Secom afirma que participação do senador em audiência nos Estados Unidos reforçou acusações contra o país
Uma disputa diplomática entre Brasil e Estados Unidos ganhou novos contornos políticos nesta terça-feira, 7. O governo federal divulgou uma nota oficial acusando o senador Flávio Bolsonaro (PL-RJ) de ter legitimado as acusações feitas pelo governo norte-americano contra o Brasil ao participar de uma audiência pública promovida pelo Escritório do Representante Comercial dos Estados Unidos (USTR), que discutiu a imposição de tarifas sobre produtos brasileiros. Segundo a Secretaria de Comunicação Social (Secom), a presença do parlamentar na audiência teria fortalecido a narrativa utilizada pelas autoridades americanas para justificar as medidas comerciais contra o Brasil. A manifestação elevou o tom do embate entre o Palácio do Planalto e a oposição em um momento de crescente tensão nas relações entre Brasília e Washington.
Na manifestação, a Secom afirmou que a atuação de Flávio Bolsonaro acabou conferindo legitimidade às acusações apresentadas pelos Estados Unidos e classificou sua postura como prejudicial aos interesses nacionais. O governo sustenta que a defesa do Brasil deve ser conduzida institucionalmente pelo Poder Executivo, por meio dos canais diplomáticos oficiais. A audiência reuniu representantes do setor privado, empresários e integrantes da sociedade civil para discutir os impactos da política tarifária americana sobre produtos brasileiros. O episódio ocorre em meio às negociações envolvendo o comércio bilateral e amplia o clima de confronto político entre governo e oposição sobre a condução da política externa.
Troca de acusações
Enquanto o governo responsabiliza Flávio Bolsonaro pela repercussão das críticas norte-americanas, o senador apresentou uma versão completamente diferente dos acontecimentos. Em viagem aos Estados Unidos, Flávio afirmou que participou da audiência ao lado de empresários brasileiros e representantes da sociedade civil para defender os interesses do Brasil, e para tentar evitar a adoção das novas tarifas. O parlamentar criticou o governo federal por não ter enviado qualquer representante oficial para participar da audiência e defender o país diante das autoridades norte-americanas. Nas redes sociais, Flávio divulgou um vídeo em que acusa o Partido dos Trabalhadores de ser o “partido das taxas”. Na gravação, ele exibe a inscrição “PT TAX PARTY” escrita à caneta em uma de suas mãos, que em tradução em português significa “PT Festa das Taxas”, em referência às críticas que faz à política econômica e tributária do governo Lula.
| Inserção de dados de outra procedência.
$ cat src/verilog/acc_consts.svh
// Register addresses, field positions, reset values and counts for the correction block
`ifndef ACC_CONSTS_SVH
`define ACC_CONSTS_SVH

`define ACC_COEF_W 24
`define ACC_OUT_W 16
`define ACC_CMD_BITS 5'h08
`define ACC_DATA_BITS 5'h18
`define ACC_CNT_W 5

`define ACC_CMD_READ_BIT 7
`define ACC_CMD_ADDR_HI 2
`define ACC_CMD_ADDR_LO 0
`define ACC_ADDR_W 3

`define ACC_ADDR_CTRL 3'h0
`define ACC_ADDR_SYS_OFFSET 3'h1
`define ACC_ADDR_SYS_GAIN 3'h2
`define ACC_ADDR_SELF_OFFSET 3'h3
`define ACC_ADDR_DATA 3'h4

`define ACC_CTRL_W 8
`define ACC_CTRL_RESET 8'h1e
`define ACC_CTRL_WMASK 8'hfe
`define ACC_BIT_SYS_GAIN_DIS 4
`define ACC_BIT_SYS_OFFSET_DIS 3
`define ACC_BIT_SELF_OFFSET_DIS 1

`define ACC_COEF_RESET 24'h000000
`define ACC_DATA_RESET 16'h0000

`define ACC_GAIN_FRAC 22
`define ACC_GAIN_ROUND 48'sh000000200000
`define ACC_OUT_SHIFT 8

`endif

$ cat src/verilog/acc_pkg.sv
// Types shared by the correction block
package acc_pkg;

    typedef enum logic [1:0] {
        ACC_IDLE = 2'b00,
        ACC_CMD = 2'b01,
        ACC_DATA = 2'b10
    } acc_ser_state_t;

endpackage

$ cat src/verilog/acc_sat_stage.sv
// Registered saturating subtract stage with bypass
`timescale 1ns/1ns
`include "acc_consts.svh"

module acc_sat_stage #(
    parameter int W = `ACC_COEF_W
) (
    input wire logic clk_sys, // System clock
    input wire logic rst_b, // Async reset, active low
    input wire logic ce, // Clock enable
    input wire logic inValid, // Input sample valid
    input wire logic signed [W-1:0] a, // Minuend
    input wire logic signed [W-1:0] b, // Subtrahend
    input wire logic subEn, // Subtract when high, else pass
    output logic outValid, // Output sample valid
    output logic signed [W-1:0] y // Saturated result
);

    if (W < 2) begin : g_bad_width
        $error("acc_sat_stage: W too small");
    end

    wire logic signed [W:0] diff;
    wire logic overflow;
    wire logic signed [W-1:0] satVal;
    wire logic signed [W-1:0] next_y;

    assign diff = {a[W-1], a} - {b[W-1], b};
    assign overflow = diff[W] != diff[W-1];
    // Clamp to the code limit on the side of the true sign
    assign satVal = diff[W] ? {1'b1, {(W-1){1'b0}}} : {1'b0, {(W-1){1'b1}}};
    assign next_y = !subEn ? a : (overflow ? satVal : diff[W-1:0]);

    always_ff @(posedge clk_sys or negedge rst_b) begin
        if (!rst_b) begin
            outValid <= 1'b0;
            y <= '0;
        end else if (ce) begin
            outValid <= inValid;
            if (inValid) begin
                y <= next_y;
            end
        end
    end

endmodule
O episódio intensifica a disputa política em torno da política externa brasileira e da relação com os Estados Unidos. Enquanto o governo afirma que a atuação do senador fortaleceu argumentos utilizados pelos norte-americanos contra o Brasil, Flávio Bolsonaro argumenta que sua presença buscou justamente defender os interesses nacionais diante da ausência de uma representação oficial brasileira. A troca de acusações amplia a polarização entre governo e oposição e transforma a discussão sobre as tarifas em mais um capítulo da disputa política entre o Palácio do Planalto e a família Bolsonaro, com reflexos tanto no cenário diplomático quanto no debate interno sobre a condução das relações internacionais do país.